I wanted to try to simplify the suggested solution for this exercise, therefore I've written another code for the same exercise.

this is the original answer: trim function halve the memory size to remove the whitespaces?

this is the minimal reproducible code:

#include <stdlib.h>
#include <ctype.h>

char *trim(const char *s) {
    size_t count_1 = 0;
    for (size_t i = 0; s[i] != '\0'; i++) {
        count_1++;
    }
    size_t count_2 = 0;
    if (isspace(s[0])) {
        count_2++;
    }
    if (isspace(s[count_1])) {
        count_2++;
    }
    size_t max_length = (count_1 - count_2) + 1u; 
    if (max_length >= count_1) {
        return NULL; 
    }
    char *str = malloc(max_length); 
    if (!str) {
        return NULL; 
    }
    for (size_t i = 0; s[i] != '\0'; i++) {
        if (isalpha(s[i]) == 0) { // if isalpha is false. 
            str[i] = s[i]; 
        } 
        str[count_1 - count_2] = 0; 
    }
    return str; 
}

int main(void) {
    char s[] = " a b "; 
    char *str; 
    str = trim(s);

    free(str); 
    return 0; 
} 

here's the detailed explanation about what I've done so far:

  • I've counted characters of the string s, and the length is stored in count_1.
  • I've counted how many whitespaces I have at the beginning of the string, and at the end of the string; and the amount is stored in count_2.

note: I've chosen to use isspace function (in <ctype.h>), because I tried to type ' ' (i.e a whitespace), but the result is not correct, and these if-checks are not evaluated whatsoever. (I used the debugger line-by-line to state this thing).

  • before malloc the memory I've used a check condition to avoid buffer overrun (it's similar to the question I asked yesterday), meaning I've allocated enough memory if and only if max_length is less than count_1. doing this way, I have no buffer overrun warning.

I think I can avoid to explain the final steps, because they are self explanatory and I also think they doesn't cause errors. If I'm wrong, I'll edit this point.

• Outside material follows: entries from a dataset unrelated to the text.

This design comes from an exercise in tuning for small area, a short achievable clock period and few clock cycles on the open sky130 flow, not from production work. RTL that was checked went through simulation tests only; none was proved equivalent to the original. Function not checked in runs 2 and 3: the RTL went through the layout flow alone.

`flow/config.mk`:
```
export PLATFORM = sky130hd
export DESIGN_NAME = lm32_cpu
export DESIGN_NICKNAME = lm32_cpu
export VERILOG_FILES = /design/flow/design.v
export SDC_FILE = /design/flow/constraint.sdc
export NUM_CORES = 4
export LEC_CHECK = 0
export CAP_MARGIN = 20
export CORE_MARGIN = 2
export CORE_UTILIZATION = 40
export PLACE_DENSITY = 0.6
export SETUP_SLACK_MARGIN = 5
export SLEW_MARGIN = 20
```
`flow/constraint.sdc`:
```
create_clock -name core_clock -period 10.0 [get_ports {clk_i}]
set_input_delay 2.0000 -clock core_clock [delete_from_list [all_inputs] [get_ports {clk_i}]]
set_output_delay 2.0000 -clock core_clock [all_outputs]
set_load 0.01 [all_outputs]
```
`flow/design.v`:
```
module lm32_cpu (
    clk_i,
    rst_i,
    interrupt_n,
    I_DAT_I,
    I_ACK_I,
    I_ERR_I,
    I_RTY_I,
    D_DAT_I,
    D_ACK_I,
    D_ERR_I,
    D_RTY_I,
    I_DAT_O,
    I_ADR_O,
    I_CYC_O,
    I_SEL_O,
    I_STB_O,
    I_WE_O,
    I_CTI_O,
    I_LOCK_O,
    I_BTE_O,
    D_DAT_O,
    D_ADR_O,
    D_CYC_O,
    D_SEL_O,
    D_STB_O,
    D_WE_O,
    D_CTI_O,
    D_LOCK_O,
    D_BTE_O
    );
input clk_i;
input rst_i;
input [31:0] interrupt_n;
input [31:0] I_DAT_I;
input I_ACK_I;
input I_ERR_I;
input I_RTY_I;
input [31:0] D_DAT_I;
input D_ACK_I;
input D_ERR_I;
input D_RTY_I;
output [31:0] I_DAT_O;
output [31:0] I_ADR_O;
output I_CYC_O;
output [3:0] I_SEL_O;
output I_STB_O;
output I_WE_O;
output [2:0] I_CTI_O;
output I_LOCK_O;
output [1:0] I_BTE_O;
output [31:0] D_DAT_O;
output [31:0] D_ADR_O;
output D_CYC_O;
output [3:0] D_SEL_O;
output D_STB_O;
output D_WE_O;
output [2:0] D_CTI_O;
output D_LOCK_O;
output [1:0] D_BTE_O;
reg  [29:0] ifa;             
reg         ireq;            
reg         rpend;           
reg  [31:0] ir;
reg         d_valid;
reg  [29:0] pc_d;
reg         x_valid;
reg  [31:0] opr_a;           
reg  [31:0] opr_b;           
reg  [31:0] sdat;            
reg  [29:0] x_tgt;           
reg         x_sub;
reg  [3:0]  x_lop;
reg  [2:0]  x_cond;
reg         x_br;
reg         x_ld;
reg         x_st;
reg  [1:0]  x_size;
reg         x_sign;
reg         x_we;
reg  [4:0]  x_wb;
reg  [2:0]  x_csr;
reg         x_wcsr;
reg         x_eret;
reg         x_scall;
reg         x_irq;
reg         x_div;
reg         x_mod;
reg         x_mul;
reg         x_s_csr, x_s_shift, x_s_sext, x_s_logic, x_s_cmp;
reg         dstb;
reg  [3:0]  dsel;
reg         dwe;
reg  [2:0]  mcnt;
reg  [31:0] ms, mc;
reg  [31:0] dp;              
reg  [4:0]  dcnt;
reg         d_run;           
reg         dz, dsm;         
reg         ie, eie;
reg  [31:0] im, ip;
reg  [23:0] eba;
reg  [31:0] rf [0:31];
assign I_DAT_O  = 32'd0;
assign I_SEL_O  = 4'hf;
assign I_WE_O   = 1'b0;
assign I_CTI_O  = 3'd0;
assign I_LOCK_O = 1'b0;
assign I_BTE_O  = 2'd0;
assign D_CTI_O  = 3'd0;
assign D_LOCK_O = 1'b0;
assign D_BTE_O  = 2'd0;
assign I_ADR_O = {ifa, 2'b00};
assign I_CYC_O = ireq;
assign I_STB_O = ireq;
assign D_ADR_O = opr_a;
assign D_DAT_O = sdat;
assign D_SEL_O = dsel;
assign D_WE_O  = dwe;
assign D_CYC_O = dstb;
assign D_STB_O = dstb;
wire [5:0] opc = ir[31:26];
wire [4:0] op5 = ir[30:26];
wire op_add    = op5 == 5'b01101;
wire op_and    = op5 == 5'b01000;
wire op_andhi  = opc == 6'b011000;
wire op_b      = opc == 6'b110000;
wire op_bi     = opc == 6'b111000;
wire op_be     = opc == 6'b010001;
wire op_bg     = opc == 6'b010010;
wire op_bge    = opc == 6'b010011;
wire op_bgeu   = opc == 6'b010100;
wire op_bgu    = opc == 6'b010101;
wire op_bne    = opc == 6'b010111;
wire op_call   = opc == 6'b110110;
wire op_calli  = opc == 6'b111110;
wire op_cmpe   = op5 == 5'b11001;
wire op_cmpg   = op5 == 5'b11010;
wire op_cmpge  = op5 == 5'b11011;
wire op_cmpgeu = op5 == 5'b11100;
wire op_cmpgu  = op5 == 5'b11101;
wire op_cmpne  = op5 == 5'b11111;
wire op_divu   = opc == 6'b100011;
wire op_lb     = opc == 6'b000100;
wire op_lbu    = opc == 6'b010000;
wire op_lh     = opc == 6'b000111;
wire op_lhu    = opc == 6'b001011;
wire op_lw     = opc == 6'b001010;
wire op_modu   = opc == 6'b110001;
wire op_mul    = op5 == 5'b00010;
wire op_nor    = op5 == 5'b00001;
wire op_or     = op5 == 5'b01110;
wire op_orhi   = opc == 6'b011110;
wire op_raise  = opc == 6'b101011;
wire op_rcsr   = opc == 6'b100100;
wire op_sb     = opc == 6'b001100;
wire op_sextb  = opc == 6'b101100;
wire op_sexth  = opc == 6'b110111;
wire op_sh     = opc == 6'b000011;
wire op_sr     = op5 == 5'b00101;
wire op_sru    = op5 == 5'b00000;
wire op_sub    = opc == 6'b110010;
wire op_sw     = opc == 6'b010110;
wire op_wcsr   = opc == 6'b110100;
wire op_xnor   = op5 == 5'b01001;
wire op_xor    = op5 == 5'b00110;
wire d_logic = op_and | op_andhi | op_nor | op_or | op_orhi | op_xor | op_xnor;
wire d_cmp   = op_cmpe | op_cmpg | op_cmpge | op_cmpgeu | op_cmpgu | op_cmpne;
wire d_bra   = op_b | op_bi | op_be | op_bg | op_bge | op_bgeu | op_bgu | op_bne;
wire d_call  = op_call | op_calli;
wire d_shift = op_sr | op_sru;
wire d_sext  = op_sextb | op_sexth;
wire d_load  = op_lb | op_lbu | op_lh | op_lhu | op_lw;
wire d_store = op_sb | op_sh | op_sw;
wire d_divm  = op_divu | op_modu;
wire d_s_csr   = op_rcsr;
wire d_s_mc    = !op_rcsr & d_divm;
wire d_s_shift = !op_rcsr & !d_divm & d_shift;
wire d_s_sext  = !op_rcsr & !d_divm & !d_shift & d_sext;
wire d_s_logic = !op_rcsr & !d_divm & !d_shift & !d_sext & d_logic;
wire       d_we  = ~(d_bra | op_raise | d_store | op_wcsr);
wire [4:0] d_wb  = d_call ? 5'd29 : (ir[31] == 1'b0 ? ir[20:16] : ir[15:11]);
wire       d_sub = op_sub | d_cmp | d_bra | d_divm;
wire       d_sei = ~(op_and | op_cmpgeu | op_cmpgu | op_nor | op_or | op_xnor | op_xor);
wire       d_hi  = op_andhi | op_orhi;
wire [31:0] d_imm = d_hi ? {ir[15:0], 16'h0000} : {{16{d_sei & ir[15]}}, ir[15:0]};
wire [29:0] d_boff = ir[31] ? {{4{ir[25]}}, ir[25:0]} : {{14{ir[15]}}, ir[15:0]};
wire       d_breg = op_call | op_b;
wire       d_eret = op_b & (ir[25:21] == 5'd30);
wire       d_scall = op_raise & ir[2];
wire [31:0] rd0 = rf[ir[25:21]];
wire [31:0] rd1 = rf[ir[20:16]];
wire [31:0] d_addr = rd0 + d_imm;
reg  [3:0]  d_sel;
always @*
begin
    casez ({ir[27:26], d_addr[1:0]})
    4'b00_11: d_sel = 4'b0001;
    4'b00_10: d_sel = 4'b0010;
    4'b00_01: d_sel = 4'b0100;
    4'b00_00: d_sel = 4'b1000;
    4'b11_1?: d_sel = 4'b0011;
    4'b11_0?: d_sel = 4'b1100;
    default:  d_sel = 4'b1111;
    endcase
end
wire [31:0] add_b = x_sub ? ~opr_b : opr_b;
wire [32:0] add_r = {1'b0, opr_a} + {1'b0, add_b} + {32'd0, x_sub};
wire [31:0] sum   = add_r[31:0];
wire        c_zero = opr_a == opr_b;
wire        c_neg  = sum[31];
wire        c_ovf  = (!opr_a[31] & opr_b[31] & sum[31]) | (opr_a[31] & !opr_b[31] & !sum[31]);
wire        c_cn   = add_r[32];    
reg         cond_met;
always @*
begin
    case (x_cond)
    3'b000:  cond_met = 1'b1;
    3'b110:  cond_met = 1'b1;
    3'b001:  cond_met = c_zero;
    3'b111:  cond_met = !c_zero;
    3'b010:  cond_met = !c_zero && (c_neg == c_ovf);
    3'b101:  cond_met = c_cn && !c_zero;
    3'b011:  cond_met = c_neg == c_ovf;
    default: cond_met = c_cn;
    endcase
end
reg [31:0] logic_r;
integer li;
always @*
begin
    for (li = 0; li < 32; li = li + 1)
        logic_r[li] = x_lop[{opr_b[li], opr_a[li]}];
end
wire [31:0] shift_r = {opr_a[31] & x_sign, opr_a[31:1]};
wire [31:0] sext_r  = x_size == 2'b00 ? {{24{opr_a[7]}}, opr_a[7:0]} : {{16{opr_a[15]}}, opr_a[15:0]};
wire [31:0] cfg = {6'h11, 4'h0, 4'h0, 6'd32, 8'h00, 4'b1011};
reg  [31:0] csr_r;
always @*
begin
    case (x_csr)
    3'h0:    csr_r = {30'd0, eie, ie};
    3'h1:    csr_r = im;
    3'h2:    csr_r = ip;
    3'h6:    csr_r = cfg;
    3'h7:    csr_r = {eba, 8'h00};
    default: csr_r = 32'd0;
    endcase
end
reg [31:0] ld_r;
always @*
begin
    casez ({x_size, opr_a[1:0]})
    4'b00_11: ld_r = {{24{x_sign & D_DAT_I[7]}},  D_DAT_I[7:0]};
    4'b00_10: ld_r = {{24{x_sign & D_DAT_I[15]}}, D_DAT_I[15:8]};
    4'b00_01: ld_r = {{24{x_sign & D_DAT_I[23]}}, D_DAT_I[23:16]};
    4'b00_00: ld_r = {{24{x_sign & D_DAT_I[31]}}, D_DAT_I[31:24]};
    4'b11_1?: ld_r = {{16{x_sign & D_DAT_I[15]}}, D_DAT_I[15:0]};
    4'b11_0?: ld_r = {{16{x_sign & D_DAT_I[31]}}, D_DAT_I[31:16]};
    default:  ld_r = D_DAT_I;
    endcase
end
wire [31:0] mr0 = opr_b[0] ? opr_a         : 32'd0;
wire [31:0] mr1 = opr_b[1] ? opr_a << 1    : 32'd0;
wire [31:0] mr2 = opr_b[2] ? opr_a << 2    : 32'd0;
wire [31:0] mr3 = opr_b[3] ? opr_a << 3    : 32'd0;
wire [31:0] mr4 = opr_b[4] ? opr_a << 4    : 32'd0;
wire [31:0] mr5 = opr_b[5] ? opr_a << 5    : 32'd0;
wire [31:0] mr6 = opr_b[6] ? opr_a << 6    : 32'd0;
wire [31:0] mr7 = opr_b[7] ? opr_a << 7    : 32'd0;
wire [31:0] ms0 = mcnt == 3'd0 ? 32'd0 : ms;
wire [31:0] mc0 = mcnt == 3'd0 ? 32'd0 : mc;
wire [31:0] s1 = mr0 ^ mr1 ^ mr2, c1 = ((mr0 & mr1) | (mr0 & mr2) | (mr1 & mr2)) << 1;
wire [31:0] s2 = mr3 ^ mr4 ^ mr5, c2 = ((mr3 & mr4) | (mr3 & mr5) | (mr4 & mr5)) << 1;
wire [31:0] s3 = mr6 ^ mr7 ^ ms0, c3 = ((mr6 & mr7) | (mr6 & ms0) | (mr7 & ms0)) << 1;
wire [31:0] s4 = s1 ^ c1 ^ s2,    c4 = ((s1 & c1) | (s1 & s2) | (c1 & s2)) << 1;
wire [31:0] s5 = c2 ^ s3 ^ c3,    c5 = ((c2 & s3) | (c2 & c3) | (s3 & c3)) << 1;
wire [31:0] s6 = s4 ^ c4 ^ s5,    c6 = ((s4 & c4) | (s4 & s5) | (c4 & s5)) << 1;
wire [31:0] s7 = s6 ^ c6 ^ c5,    c7 = ((s6 & c6) | (s6 & c5) | (c6 & c5)) << 1;
wire [31:0] s8 = s7 ^ c7 ^ mc0,   c8 = ((s7 & c7) | (s7 & mc0) | (c7 & mc0)) << 1;
wire [31:0] mul_r = ms + mc;
wire        b_zero = opr_b == 32'd0;
wire [32:0] dt     = {1'b0, dp[30:0], opr_a[31]} - {1'b0, opr_b};
wire        dt_ok  = !dt[32];
wire [31:0] dq_n   = {opr_a[30:0], dt_ok};
wire [31:0] dp_n   = dt_ok ? dt[31:0] : {dp[30:0], opr_a[31]};
wire        x_divm = x_div | x_mod;
wire        d_step = x_valid & x_divm & d_run & !dz & !dsm;
wire [31:0] div_r  = dsm ? (x_div ? 32'd0 : opr_a) : (x_div ? dq_n : dp_n);
wire        x_div0  = x_divm & d_run & dz;
wire        x_exc   = x_irq | x_scall | x_div0;
wire [2:0]  x_eid   = x_irq ? 3'd6 : x_div0 ? 3'd5 : 3'd7;
wire        redirect = x_valid & (x_exc | (x_br & cond_met));
wire [29:0] x_target = x_exc ? {eba, x_eid, 3'b000} : x_tgt;
wire x_done_c = x_valid & (
                  (x_ld | x_st) ? D_ACK_I
                : x_mul         ? (mcnt == 3'd4)
                : x_divm        ? (d_run & (dz | dsm | (dcnt == 5'd31)))
                : 1'b1);
reg [31:0] x_res;
always @*
begin
    if (x_exc)
        x_res = {x_tgt, 2'b00};
    else if (x_ld)
        x_res = ld_r;
    else if (x_mul)
        x_res = mul_r;
    else if (x_divm)
        x_res = div_r;
    else if (x_s_cmp)
        x_res = {31'd0, cond_met};
    else if (x_s_csr)
        x_res = csr_r;
    else if (x_s_shift)
        x_res = shift_r;
    else if (x_s_sext)
        x_res = sext_r;
    else if (x_s_logic)
        x_res = logic_r;
    else
        x_res = sum;
end
wire       rf_we = x_done_c & (x_we | x_exc);
wire [4:0] rf_wa = x_exc ? 5'd30 : x_wb;
always @(posedge clk_i)
begin
    if (rf_we)
        rf[rf_wa] <= x_res;
end
wire ack    = ireq & I_ACK_I;
wire hazard = x_valid & x_we & ((x_wb == ir[25:21]) | (x_wb == ir[20:16]));
wire irq_ok = ie & |(ip & im) & !(x_valid & (x_wcsr | x_eret | x_exc));
wire d_go   = d_valid & !hazard & (!x_valid | x_done_c);
wire d_move = d_go & !redirect;
wire ir_ld  = ack & (!d_valid | d_go);
wire i_acc  = ir_ld & !redirect & !rpend;
wire d_ls   = d_load | d_store;
always @(posedge clk_i or posedge rst_i)
begin
    if (rst_i)
    begin
        ireq <= 1'b0;
        rpend <= 1'b0;
        ifa <= 30'd0;
        d_valid <= 1'b0;
        x_valid <= 1'b0;
        dstb <= 1'b0;
    end
    else
    begin
        ireq <= 1'b1;
        if (redirect & ack)
            ifa <= x_target;
        else if (rpend & ack)
            ifa <= pc_d;
        else if (i_acc)
            ifa <= ifa + 30'd1;
        if (ack)
            rpend <= 1'b0;
        else if (redirect)
            rpend <= 1'b1;
        if (redirect)
            d_valid <= 1'b0;
        else if (i_acc)
            d_valid <= 1'b1;
        else if (d_go)
            d_valid <= 1'b0;
        if (d_move)
            x_valid <= 1'b1;
        else if (x_done_c)
            x_valid <= 1'b0;
        if (d_move)
            dstb <= d_ls & !irq_ok;
        else if (D_ACK_I)
            dstb <= 1'b0;
    end
end
always @(posedge clk_i)
begin
    if (ir_ld)
        ir <= I_DAT_I;
    if (redirect & !ack)
        pc_d <= x_target;
    else if (ir_ld & !rpend)
        pc_d <= ifa;
end
always @(posedge clk_i)
begin
    if (d_go)
    begin
        opr_a <= d_ls ? d_addr : d_call ? {ifa, 2'b00} : rd0;
        opr_b <= d_call ? 32'd0 : ((ir[31] == 1'b0 && !d_bra) ? d_imm : rd1);
        sdat <= ir[27:26] == 2'b00 ? {4{rd1[7:0]}} : ir[27:26] == 2'b11 ? {2{rd1[15:0]}} : rd1;
        x_tgt <= irq_ok ? pc_d : d_breg ? rd0[31:2] : pc_d + (d_bra | d_call ? d_boff : 30'd0);
        dsel <= d_sel;
        dwe <= d_store;
        x_sub <= d_sub;
        x_lop <= ir[29:26];
        x_cond <= ir[28:26];
        x_br <= !irq_ok & (d_bra | d_call);
        x_ld <= !irq_ok & d_load;
        x_st <= !irq_ok & d_store;
        x_size <= ir[27:26];
        x_sign <= ir[28];
        x_we <= !irq_ok & d_we;
        x_wb <= d_wb;
        x_csr <= ir[23:21];
        x_wcsr <= !irq_ok & op_wcsr;
        x_eret <= !irq_ok & d_eret;
        x_scall <= !irq_ok & d_scall;
        x_irq <= irq_ok;
        x_div <= !irq_ok & d_s_mc & op_divu;
        x_mod <= !irq_ok & d_s_mc & op_modu;
        x_mul <= !irq_ok & op_mul;
        x_s_csr <= d_s_csr;
        x_s_shift <= d_s_shift;
        x_s_sext <= d_s_sext;
        x_s_logic <= d_s_logic;
        x_s_cmp <= d_cmp;
    end
    else
    begin
        if (d_step)
            opr_a <= dq_n;
        else if (x_valid & x_mul)
        begin
            opr_a <= {opr_a[23:0], 8'd0};
            opr_b <= {8'd0, opr_b[31:8]};
        end
    end
end
always @(posedge clk_i or posedge rst_i)
begin
    if (rst_i)
    begin
        mcnt <= 3'd0;
        d_run <= 1'b0;
        dcnt <= 5'd0;
    end
    else
    begin
        if (d_go)
        begin
            mcnt <= 3'd0;
            d_run <= 1'b0;
            dcnt <= 5'd0;
        end
        else
        begin
            if (x_valid & x_mul)
                mcnt <= mcnt + 3'd1;
            if (x_valid & x_divm)
                d_run <= 1'b1;
            if (d_step)
                dcnt <= dcnt + 5'd1;
        end
    end
end
always @(posedge clk_i)
begin
    ms <= s8;
    mc <= c8;
    if (!d_run)
    begin
        dz <= b_zero;
        dsm <= !c_cn;
        dp <= 32'd0;
    end
    else if (d_step)
        dp <= dp_n;
end
always @(posedge clk_i or posedge rst_i)
begin
    if (rst_i)
    begin
        ie <= 1'b0;
        eie <= 1'b0;
        im <= 32'd0;
        ip <= 32'd0;
        eba <= 24'd0;
    end
    else
    begin
        ip <= ip | ~interrupt_n;
        if (x_done_c & x_exc)
        begin
            eie <= ie;
            ie <= 1'b0;
        end
        else if (x_done_c & x_eret)
            ie <= eie;
        else if (x_done_c & x_wcsr)
        begin
            if (x_csr == 3'h0)
            begin
                ie <= opr_b[0];
                eie <= opr_b[1];
            end
            if (x_csr == 3'h1)
                im <= opr_b;
            if (x_csr == 3'h2)
                ip <= (ip | ~interrupt_n) & ~opr_b;
            if (x_csr == 3'h7)
                eba <= opr_b[31:8];
        end
    end
end
endmodule
```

issue I have no clue how to fix it:

  • by debugging line-by-line, I've noticed that when the flow of execution goes to the 2nd if-check, the if body is not executed whatsoever. And this is strange, because the first one works fine.

Solution

  • There are multiple problems in your code:

    • count_1 is the length of the string, you should name it more explicitly as len
    • you return NULL if no trimming is needed. This is questionable. You should probably return a copy of the string in all cases and only return NULL in case of allocation failure.
    • you only test for 1 space char at the start of the string.
    • you only test for 1 space char at the end of the string.
    • furthermore this space might be counted twice if the string is " ".
    • max_length is a misnomer: it is not the length of the new string, but the allocation size, new_size seems more appropriate.
    • in the final loop, you use the same index i into the original and the new string: this is incorrect. You should use a separate index so characters from the original string can be copied after skipping the initial space.
    • str[count_1 - count_2] = 0; is redundant inside the loop: you should move this statement after the end of the loop.
    • argument values of type char should be cast as (unsigned char) when passed to the functions and macros defined in <ctype.h> to avoid undefined behavior on negative values on platforms where the char type is signed. These functions are only defined for the values of type unsigned char (between 0 and UCHAR_MAX) and the special negative value EOF. These values are the ones returned by getchar() and getc().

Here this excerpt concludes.